Recommended: keep the API key in the COMVI_API_KEY environment variable. Storing apiKey in .comvirc.json works but is discouraged — env vars take precedence and won't end up in version control by accident.

The CLI auto-loads the nearest .env by walking up from your current working directory (bounded by the project root) before each command — drop COMVI_API_KEY=... in .env and it just works, no dotenv-cli wrapper needed. Real env vars always win over the file (CI-safe). Use --no-env-file (or COMVI_NO_ENV=1) to opt out, or --env-file <path> to point at a specific file.

Filter what you pull/push

Declare a namespace/locale subset in .comvirc.json so it's not repeated in every package.json script:

{
  "namespaces": ["forest", "share_experience"],
  "locales": ["en", "uk"]
}

comvi pull and comvi push then operate on that subset by default. CLI flags (--ns, --locale) fully override the config for one-off runs (no merge). If a value in the config doesn't exist on the server (typo, deleted namespace), pull fails fast with exit code 4 instead of silently writing empty files.

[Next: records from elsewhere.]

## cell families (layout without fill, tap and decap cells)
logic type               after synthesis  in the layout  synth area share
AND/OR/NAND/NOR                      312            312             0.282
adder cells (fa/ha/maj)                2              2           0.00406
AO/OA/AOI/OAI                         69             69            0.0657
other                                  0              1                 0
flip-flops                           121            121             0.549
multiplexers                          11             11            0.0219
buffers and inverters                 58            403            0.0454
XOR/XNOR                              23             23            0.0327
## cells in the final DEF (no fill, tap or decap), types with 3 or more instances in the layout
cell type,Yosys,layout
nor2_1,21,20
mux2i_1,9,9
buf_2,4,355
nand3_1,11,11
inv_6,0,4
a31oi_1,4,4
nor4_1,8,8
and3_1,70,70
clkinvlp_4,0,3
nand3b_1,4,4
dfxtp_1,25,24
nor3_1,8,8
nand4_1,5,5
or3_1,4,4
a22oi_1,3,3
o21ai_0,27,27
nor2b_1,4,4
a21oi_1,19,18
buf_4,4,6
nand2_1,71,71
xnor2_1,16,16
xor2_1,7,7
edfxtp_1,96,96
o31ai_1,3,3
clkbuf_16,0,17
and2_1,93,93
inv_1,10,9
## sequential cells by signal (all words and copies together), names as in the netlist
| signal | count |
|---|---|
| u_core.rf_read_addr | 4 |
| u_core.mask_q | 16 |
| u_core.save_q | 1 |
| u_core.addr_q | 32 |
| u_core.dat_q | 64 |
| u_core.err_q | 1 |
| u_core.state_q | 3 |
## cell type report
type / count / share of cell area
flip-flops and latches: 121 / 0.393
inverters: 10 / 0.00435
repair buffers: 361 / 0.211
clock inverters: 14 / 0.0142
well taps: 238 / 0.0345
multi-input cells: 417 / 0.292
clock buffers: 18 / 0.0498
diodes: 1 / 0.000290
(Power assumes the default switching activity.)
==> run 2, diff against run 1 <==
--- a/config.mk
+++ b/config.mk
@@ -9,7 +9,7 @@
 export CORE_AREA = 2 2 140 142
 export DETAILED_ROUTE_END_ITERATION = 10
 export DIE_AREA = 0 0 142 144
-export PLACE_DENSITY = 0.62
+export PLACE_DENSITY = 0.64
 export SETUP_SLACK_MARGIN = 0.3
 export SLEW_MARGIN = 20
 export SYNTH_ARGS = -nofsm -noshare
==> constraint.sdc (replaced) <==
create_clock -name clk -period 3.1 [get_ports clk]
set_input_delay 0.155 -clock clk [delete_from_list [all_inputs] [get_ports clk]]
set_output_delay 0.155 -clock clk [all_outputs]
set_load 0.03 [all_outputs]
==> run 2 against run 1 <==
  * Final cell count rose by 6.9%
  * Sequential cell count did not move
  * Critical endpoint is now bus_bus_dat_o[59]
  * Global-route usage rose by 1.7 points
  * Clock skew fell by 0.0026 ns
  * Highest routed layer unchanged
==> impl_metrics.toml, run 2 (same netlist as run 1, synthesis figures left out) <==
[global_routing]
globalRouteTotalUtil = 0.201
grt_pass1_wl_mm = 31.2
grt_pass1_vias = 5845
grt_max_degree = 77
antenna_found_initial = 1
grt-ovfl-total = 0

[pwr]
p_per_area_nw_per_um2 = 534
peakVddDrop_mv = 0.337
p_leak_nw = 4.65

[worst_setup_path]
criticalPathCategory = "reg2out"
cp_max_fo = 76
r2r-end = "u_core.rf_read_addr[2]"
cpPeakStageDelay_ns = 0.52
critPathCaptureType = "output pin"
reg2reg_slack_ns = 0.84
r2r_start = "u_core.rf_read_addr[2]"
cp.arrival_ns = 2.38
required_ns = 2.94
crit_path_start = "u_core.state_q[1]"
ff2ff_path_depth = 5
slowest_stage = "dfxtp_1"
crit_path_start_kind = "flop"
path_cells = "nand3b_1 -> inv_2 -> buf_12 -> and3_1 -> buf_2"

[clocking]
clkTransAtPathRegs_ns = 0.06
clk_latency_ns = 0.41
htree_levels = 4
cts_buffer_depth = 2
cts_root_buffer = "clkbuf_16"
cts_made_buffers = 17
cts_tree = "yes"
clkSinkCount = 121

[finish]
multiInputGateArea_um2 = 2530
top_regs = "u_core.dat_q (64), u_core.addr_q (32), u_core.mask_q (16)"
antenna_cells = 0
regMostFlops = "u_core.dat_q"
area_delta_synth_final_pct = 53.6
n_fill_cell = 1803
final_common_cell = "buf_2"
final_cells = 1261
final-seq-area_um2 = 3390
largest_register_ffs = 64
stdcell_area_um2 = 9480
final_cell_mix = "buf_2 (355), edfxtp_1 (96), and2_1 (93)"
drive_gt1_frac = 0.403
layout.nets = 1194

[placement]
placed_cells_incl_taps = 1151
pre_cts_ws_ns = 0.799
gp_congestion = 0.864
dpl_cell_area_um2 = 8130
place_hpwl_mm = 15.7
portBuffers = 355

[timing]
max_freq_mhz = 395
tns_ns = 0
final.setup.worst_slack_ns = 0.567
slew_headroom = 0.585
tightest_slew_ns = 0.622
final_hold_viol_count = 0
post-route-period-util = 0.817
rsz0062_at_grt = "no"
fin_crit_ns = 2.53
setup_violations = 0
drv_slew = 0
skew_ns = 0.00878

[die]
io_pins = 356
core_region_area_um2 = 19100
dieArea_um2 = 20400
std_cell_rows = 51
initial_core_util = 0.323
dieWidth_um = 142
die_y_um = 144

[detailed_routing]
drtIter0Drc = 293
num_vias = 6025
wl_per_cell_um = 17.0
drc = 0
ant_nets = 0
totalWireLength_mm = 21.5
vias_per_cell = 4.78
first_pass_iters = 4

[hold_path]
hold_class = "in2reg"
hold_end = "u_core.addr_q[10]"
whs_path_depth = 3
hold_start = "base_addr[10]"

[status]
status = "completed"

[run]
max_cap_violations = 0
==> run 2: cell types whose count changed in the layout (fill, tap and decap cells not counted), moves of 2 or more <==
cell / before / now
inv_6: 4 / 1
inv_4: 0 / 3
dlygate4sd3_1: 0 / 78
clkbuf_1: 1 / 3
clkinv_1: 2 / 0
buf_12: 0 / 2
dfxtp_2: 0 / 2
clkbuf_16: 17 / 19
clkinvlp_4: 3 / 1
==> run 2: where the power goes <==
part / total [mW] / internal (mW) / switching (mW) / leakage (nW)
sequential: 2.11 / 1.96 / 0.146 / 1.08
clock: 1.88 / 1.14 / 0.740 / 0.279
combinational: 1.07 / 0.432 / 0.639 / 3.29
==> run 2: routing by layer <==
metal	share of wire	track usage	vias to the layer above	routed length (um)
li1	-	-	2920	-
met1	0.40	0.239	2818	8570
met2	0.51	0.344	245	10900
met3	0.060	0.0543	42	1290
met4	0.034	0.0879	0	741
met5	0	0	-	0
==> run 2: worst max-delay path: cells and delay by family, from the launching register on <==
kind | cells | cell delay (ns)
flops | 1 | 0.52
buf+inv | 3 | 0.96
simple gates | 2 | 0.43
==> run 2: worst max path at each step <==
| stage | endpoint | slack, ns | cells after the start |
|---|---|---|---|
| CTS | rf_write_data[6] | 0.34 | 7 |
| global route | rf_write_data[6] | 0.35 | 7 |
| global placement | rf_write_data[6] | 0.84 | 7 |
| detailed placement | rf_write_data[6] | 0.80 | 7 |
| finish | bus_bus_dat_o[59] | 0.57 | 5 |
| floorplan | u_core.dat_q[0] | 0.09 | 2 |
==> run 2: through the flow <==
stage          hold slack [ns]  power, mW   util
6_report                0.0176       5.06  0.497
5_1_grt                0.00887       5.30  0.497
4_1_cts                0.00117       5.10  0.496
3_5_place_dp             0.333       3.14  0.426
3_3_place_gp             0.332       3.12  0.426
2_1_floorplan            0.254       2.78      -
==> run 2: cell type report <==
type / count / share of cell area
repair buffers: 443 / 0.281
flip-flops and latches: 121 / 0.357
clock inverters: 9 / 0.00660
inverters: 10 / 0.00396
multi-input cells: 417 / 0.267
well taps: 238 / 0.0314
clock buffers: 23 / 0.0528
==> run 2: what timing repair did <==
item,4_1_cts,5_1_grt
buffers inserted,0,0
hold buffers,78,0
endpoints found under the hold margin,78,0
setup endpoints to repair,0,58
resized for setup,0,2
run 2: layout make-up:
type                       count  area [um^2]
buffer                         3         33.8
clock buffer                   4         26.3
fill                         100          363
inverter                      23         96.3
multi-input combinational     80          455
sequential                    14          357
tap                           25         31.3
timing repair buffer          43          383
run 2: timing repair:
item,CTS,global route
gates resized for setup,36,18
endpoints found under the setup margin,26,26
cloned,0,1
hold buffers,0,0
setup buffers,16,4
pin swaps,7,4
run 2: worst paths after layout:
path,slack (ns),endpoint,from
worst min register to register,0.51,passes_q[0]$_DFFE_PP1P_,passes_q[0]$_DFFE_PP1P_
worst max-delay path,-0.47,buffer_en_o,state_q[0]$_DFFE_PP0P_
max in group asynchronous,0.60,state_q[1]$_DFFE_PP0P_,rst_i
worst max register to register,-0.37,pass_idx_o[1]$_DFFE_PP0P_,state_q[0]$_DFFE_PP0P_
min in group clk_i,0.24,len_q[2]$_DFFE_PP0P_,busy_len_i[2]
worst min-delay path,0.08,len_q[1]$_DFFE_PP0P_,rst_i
**src/rtl/multicycle_ctrl.sv**
```systemverilog
// multicycle_ctrl: multicycle control unit for the RV32I core.
// Sequences fetch/decode/execute/memory/writeback. It stalls on the memory
// ready handshake, traps illegal/ECALL/EBREAK into a halt state and keeps a
// retired-instruction counter.
//
// Ports
//   clk, rstn          clock (rising edge), async active-low reset
//   instr              current instruction register contents
//   alu_zero           ALU zero flag (branch resolution)
//   mem_ready          memory completes the current request this cycle
//   trap_clr           pulse to leave TRAP
//   imm_src            immediate format (I=0 S=1 B=2 U=3 J=4)
//   pc_we, instr_we, rf_we, mem_we, mem_req   write enables / memory request
//   mem_addr_src       0 = PC, 1 = RESULT
//   ra1, ra2, wa3      register file addresses sliced from instr
//   alu_a_src          0 PC, 1 PC_BUF, 2 RD1, 3 RD1_BUF, 4 ZERO
//   alu_b_src          0 RD2_BUF, 1 IMM, 2 FOUR
//   result_src         0 ALU_RESULT_BUF, 1 DATA_BUF, 2 ALU_RESULT
//   alu_op             0 ADD 1 SUB 2 SLL 3 SLT 4 SLTU 5 XOR 6 SRL 7 SRA 8 OR 9 AND
//   retire, instret    completion pulse and retired-instruction count
//   trap, trap_cause   TRAP indication, cause 0 none 1 illegal 2 ECALL 3 EBREAK
//   state_o            current state (debug)
module multicycle_ctrl #(
  parameter bit          MEM_WAIT_EN  = 1'b1,
  parameter bit          TRAP_EN      = 1'b1,
  parameter int unsigned RETIRE_CNT_W = 32
) (
  input  logic                    clk,
  input  logic                    rstn,
  input  logic [31:0]             instr,
  input  logic                    alu_zero,
  input  logic                    mem_ready,
  input  logic                    trap_clr,
  output logic [2:0]              imm_src,
  output logic                    pc_we,
  output logic                    mem_addr_src,
  output logic                    mem_req,
  output logic                    mem_we,
  output logic                    instr_we,
  output logic                    rf_we,
  output logic [4:0]              ra1,
  output logic [4:0]              ra2,
  output logic [4:0]              wa3,
  output logic [2:0]              alu_a_src,
  output logic [1:0]              alu_b_src,
  output logic [1:0]              result_src,
  output logic [3:0]              alu_op,
  output logic                    retire,
  output logic [RETIRE_CNT_W-1:0] instret,
  output logic                    trap,
  output logic [1:0]              trap_cause,
  output logic [3:0]              state_o
);

  localparam logic [2:0] INSTR_FORMAT_I = 3'd0, INSTR_FORMAT_S = 3'd1,
                         INSTR_FORMAT_B = 3'd2, INSTR_FORMAT_U = 3'd3,
                         INSTR_FORMAT_J = 3'd4;
  localparam logic       MEM_ADDR_SRC_PC = 1'b0, MEM_ADDR_SRC_RESULT = 1'b1;
  localparam logic [2:0] ALU_A_SRC_PC = 3'd0, ALU_A_SRC_PC_BUF = 3'd1,
                         ALU_A_SRC_RD1 = 3'd2, ALU_A_SRC_RD1_BUF = 3'd3,
                         ALU_A_SRC_ZERO = 3'd4;
  localparam logic [1:0] ALU_B_SRC_RD2_BUF = 2'd0, ALU_B_SRC_IMM = 2'd1,
                         ALU_B_SRC_FOUR = 2'd2;
  localparam logic [1:0] RESULT_SRC_ALU_RESULT_BUF = 2'd0,
                         RESULT_SRC_DATA_BUF = 2'd1,
                         RESULT_SRC_ALU_RESULT = 2'd2;
  localparam logic       ALU_CTRL_ADD = 1'b0, ALU_CTRL_OP = 1'b1;
  localparam logic [3:0] ALU_OP_ADD = 4'd0, ALU_OP_SUB = 4'd1, ALU_OP_SLL = 4'd2,
                         ALU_OP_SLT = 4'd3, ALU_OP_SLTU = 4'd4, ALU_OP_XOR = 4'd5,
                         ALU_OP_SRL = 4'd6, ALU_OP_SRA = 4'd7, ALU_OP_OR = 4'd8,
                         ALU_OP_AND = 4'd9;
  localparam logic [6:0] OPC_LOAD = 7'b0000011, OPC_STORE = 7'b0100011,
                         OPC_REG = 7'b0110011, OPC_IMM = 7'b0010011,
                         OPC_JAL = 7'b1101111, OPC_JALR = 7'b1100111,
                         OPC_LUI = 7'b0110111, OPC_AUIPC = 7'b0010111,
                         OPC_BRANCH = 7'b1100011, OPC_FENCE = 7'b0001111,
                         OPC_SYS = 7'b1110011;
  localparam logic [RETIRE_CNT_W-1:0] CNT_ONE = RETIRE_CNT_W'(1);

  typedef enum logic [3:0] {
    S_FETCH = 4'd0, S_DECODE = 4'd1, S_MEM_ADDR = 4'd2, S_MEM_LOAD = 4'd3,
    S_MEM_WB = 4'd4, S_MEM_STORE = 4'd5, S_EXECUTE_R = 4'd6, S_ALU_WB = 4'd7,
    S_EXECUTE_I = 4'd8, S_JAL = 4'd9, S_JALR = 4'd10, S_LUI = 4'd11,
    S_AUIPC = 4'd12, S_BRANCH = 4'd13, S_TRAP = 4'd14
  } state_e;

  state_e                  state_q;
  logic [RETIRE_CNT_W-1:0] instret_q;
  logic [1:0]              trap_cause_q;

  logic       rdy;
  logic [6:0] opcode;
  logic       is_load, is_store, is_reg, is_imm, is_jal, is_jalr;
  logic       is_lui, is_auipc, is_branch, is_fence, is_sys;
  logic       is_ecall, is_ebreak, illegal;
  logic [1:0] cause_d;
  logic       alu_ctrl;

  assign rdy    = mem_ready | ~MEM_WAIT_EN;
  assign opcode = instr[6:0];

  always_comb begin
    is_load   = (opcode == OPC_LOAD);
    is_store  = (opcode == OPC_STORE);
    is_reg    = (opcode == OPC_REG);
    is_imm    = (opcode == OPC_IMM);
    is_jal    = (opcode == OPC_JAL);
    is_jalr   = (opcode == OPC_JALR);
    is_lui    = (opcode == OPC_LUI);
    is_auipc  = (opcode == OPC_AUIPC);
    is_branch = (opcode == OPC_BRANCH);
    is_fence  = (opcode == OPC_FENCE);
    is_sys    = (opcode == OPC_SYS);
    is_ecall  = (instr == 32'h0000_0073);
    is_ebreak = (instr == 32'h0010_0073);
    // Every opcode constant ends in 2'b11, so a bad low pair is also "unknown".
    illegal   = ~(is_load | is_store | is_reg | is_imm | is_jal | is_jalr |
                  is_lui | is_auipc | is_branch | is_fence | is_sys) |
                (is_sys & ~is_ecall & ~is_ebreak);
    cause_d   = illegal ? 2'd1 : is_ecall ? 2'd2 : is_ebreak ? 2'd3 : 2'd0;

    imm_src = INSTR_FORMAT_I;
    if (is_store)              imm_src = INSTR_FORMAT_S;
    if (is_branch)             imm_src = INSTR_FORMAT_B;
    if (is_lui || is_auipc)    imm_src = INSTR_FORMAT_U;
    if (is_jal)                imm_src = INSTR_FORMAT_J;
  end

  // Branches reuse the compare ops: funct3[2:1] picks SUB/SLT/SLTU and the
  // polarity is applied to alu_zero in BRANCH.
  always_comb begin
    alu_op = ALU_OP_ADD;
    if (alu_ctrl == ALU_CTRL_OP) begin
      if (is_branch) begin
        case (instr[14:13])
          2'b10:   alu_op = ALU_OP_SLT;
          2'b11:   alu_op = ALU_OP_SLTU;
          default: alu_op = ALU_OP_SUB;
        endcase
      end else begin
        case (instr[14:12])
          3'b000:  alu_op = (is_reg && instr[30]) ? ALU_OP_SUB : ALU_OP_ADD;
          3'b001:  alu_op = ALU_OP_SLL;
          3'b010:  alu_op = ALU_OP_SLT;
          3'b011:  alu_op = ALU_OP_SLTU;
          3'b100:  alu_op = ALU_OP_XOR;
          3'b101:  alu_op = instr[30] ? ALU_OP_SRA : ALU_OP_SRL;
          3'b110:  alu_op = ALU_OP_OR;
          default: alu_op = ALU_OP_AND;
        endcase
      end
    end
  end

  always_comb begin
    pc_we        = 1'b0;
    instr_we     = 1'b0;
    rf_we        = 1'b0;
    mem_req      = 1'b0;
    mem_we       = 1'b0;
    retire       = 1'b0;
    mem_addr_src = MEM_ADDR_SRC_PC;
    alu_a_src    = ALU_A_SRC_PC;
    alu_b_src    = ALU_B_SRC_RD2_BUF;
    result_src   = RESULT_SRC_ALU_RESULT;
    alu_ctrl     = ALU_CTRL_ADD;
    case (state_q)
      S_FETCH: begin
        mem_req   = 1'b1;
        alu_b_src = ALU_B_SRC_FOUR;
        instr_we  = rdy;
        pc_we     = rdy;
      end
      S_DECODE: begin
        alu_a_src = is_jalr ? ALU_A_SRC_RD1 : ALU_A_SRC_PC_BUF;
        alu_b_src = ALU_B_SRC_IMM;
        retire    = is_fence | ((cause_d != 2'd0) & ~TRAP_EN);
      end
      S_MEM_ADDR: begin
        alu_a_src = ALU_A_SRC_RD1_BUF;
        alu_b_src = ALU_B_SRC_IMM;
      end
      S_MEM_LOAD: begin
        mem_req      = 1'b1;
        mem_addr_src = MEM_ADDR_SRC_RESULT;
        result_src   = RESULT_SRC_ALU_RESULT_BUF;
      end
      S_MEM_WB: begin
        rf_we      = 1'b1;
        result_src = RESULT_SRC_DATA_BUF;
        retire     = 1'b1;
      end
      S_MEM_STORE: begin
        mem_req      = 1'b1;
        mem_we       = 1'b1;
        mem_addr_src = MEM_ADDR_SRC_RESULT;
        result_src   = RESULT_SRC_ALU_RESULT_BUF;
        retire       = rdy;
      end
      S_EXECUTE_R: begin
        alu_a_src = ALU_A_SRC_RD1_BUF;
        alu_ctrl  = ALU_CTRL_OP;
      end
      S_EXECUTE_I: begin
        alu_a_src = ALU_A_SRC_RD1_BUF;
        alu_b_src = ALU_B_SRC_IMM;
        alu_ctrl  = ALU_CTRL_OP;
      end
      S_LUI: begin
        alu_a_src = ALU_A_SRC_ZERO;
        alu_b_src = ALU_B_SRC_IMM;
      end
      S_AUIPC: begin
        alu_a_src = ALU_A_SRC_PC_BUF;
        alu_b_src = ALU_B_SRC_IMM;
      end
      S_JAL, S_JALR: begin
        pc_we      = 1'b1;
        result_src = RESULT_SRC_ALU_RESULT_BUF;
        alu_a_src  = ALU_A_SRC_PC_BUF;
        alu_b_src  = ALU_B_SRC_FOUR;
      end
      S_ALU_WB: begin
        rf_we      = 1'b1;
        result_src = RESULT_SRC_ALU_RESULT_BUF;
        retire     = 1'b1;
      end
      S_BRANCH: begin
        alu_a_src  = ALU_A_SRC_RD1_BUF;
        alu_ctrl   = ALU_CTRL_OP;
        result_src = RESULT_SRC_ALU_RESULT_BUF;
        pc_we      = alu_zero ^ instr[12] ^ instr[14];
        retire     = 1'b1;
      end
      default: ;
    endcase
    // State already sits at FETCH during reset; this also silences FETCH's
    // request so nothing is written while rstn is low.
    if (!rstn) begin
      pc_we    = 1'b0;
      instr_we = 1'b0;
      rf_we    = 1'b0;
      mem_req  = 1'b0;
      mem_we   = 1'b0;
      retire   = 1'b0;
    end
  end

  always_ff @(posedge clk or negedge rstn) begin
    if (!rstn) begin
      state_q      <= S_FETCH;
      instret_q    <= '0;
      trap_cause_q <= '0;
    end else begin
      if (retire) instret_q <= instret_q + CNT_ONE;
      case (state_q)
        S_FETCH:     if (rdy) state_q <= S_DECODE;
        S_DECODE: begin
          if (cause_d != 2'd0) begin
            if (TRAP_EN) begin
              state_q      <= S_TRAP;
              trap_cause_q <= cause_d;
            end else begin
              state_q <= S_FETCH;
            end
          end else if (is_load || is_store) state_q <= S_MEM_ADDR;
          else if (is_reg)                  state_q <= S_EXECUTE_R;
          else if (is_imm)                  state_q <= S_EXECUTE_I;
          else if (is_jal)                  state_q <= S_JAL;
          else if (is_jalr)                 state_q <= S_JALR;
          else if (is_lui)                  state_q <= S_LUI;
          else if (is_auipc)                state_q <= S_AUIPC;
          else if (is_branch)               state_q <= S_BRANCH;
          else                              state_q <= S_FETCH;
        end
        S_MEM_ADDR:  state_q <= is_load ? S_MEM_LOAD : S_MEM_STORE;
        S_MEM_LOAD:  if (rdy) state_q <= S_MEM_WB;
        S_MEM_STORE: if (rdy) state_q <= S_FETCH;
        S_EXECUTE_R, S_EXECUTE_I, S_LUI, S_AUIPC, S_JAL, S_JALR:
                     state_q <= S_ALU_WB;
        S_TRAP: begin
          if (trap_clr) begin
            state_q      <= S_FETCH;
            trap_cause_q <= '0;
          end
        end
        default:     state_q <= S_FETCH;
      endcase
    end
  end

  assign instret    = instret_q;
  assign trap_cause = trap_cause_q;
  assign trap       = (state_q == S_TRAP);
  assign state_o    = state_q;
  assign ra1        = instr[19:15];
  assign ra2        = instr[24:20];
  assign wa3        = instr[11:7];

endmodule

```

For all commands and flags, the full .comvirc.json reference, and the programmatic API (TypeGenerator, ApiClient, TranslationSync, etc.), see the documentation.

What you get

Run npx comvi generate-types and the CLI writes a TranslationKeys declaration straight from your TMS schema:

// src/types/i18n.d.ts — generated, do not edit
declare module "@comvi/core" {
  interface TranslationKeys {
    welcome: { name: string };
    items: { count: number };
    greeting: never;
    "errors:NOT_FOUND": never;
    "errors:INVALID_INPUT": { field: string };
  }
}

Every t() call across your project is now strictly typed against the live TMS schema:

import { useI18n } from "@comvi/react"; // or vue, solid, svelte, @comvi/next/client; Nuxt auto-imports it
const { t } = useI18n();

// ✓ Compiles — name required, type-checked
t("welcome", { name: "Alice" });

// ✓ No params needed
t("greeting");

// ✓ Namespaced keys use the ns option
t("INVALID_INPUT", { ns: "errors", field: "email" });

What TypeScript catches:

// ✗ Expected 2 arguments, but got 1
t("welcome");

// ✗ Property 'name' is missing in type '{ age: number }'
t("welcome", { age: 5 });

// ✗ Type 'number' is not assignable to type 'string'
t("welcome", { name: 42 });

// ✗ Argument of type '"typo"' is not assignable to parameter
t("typo", { name: "Alice" });

Live regeneration with --watch

Run npx comvi generate-types --watch once at the start of your dev session. The CLI opens a Server-Sent Events connection to the TMS — when a translator adds, renames, or removes a key, your local .d.ts regenerates within seconds and your editor's autocomplete updates without a restart.

Workflow: pull/push for translations

npx comvi pull   # writes the TMS state to local JSON files
npx comvi push   # uploads local edits back to the TMS

Use pull to bootstrap a fresh checkout or to grab a translator's recent changes for offline review. Use push to ship a developer-side copy fix without leaving the editor.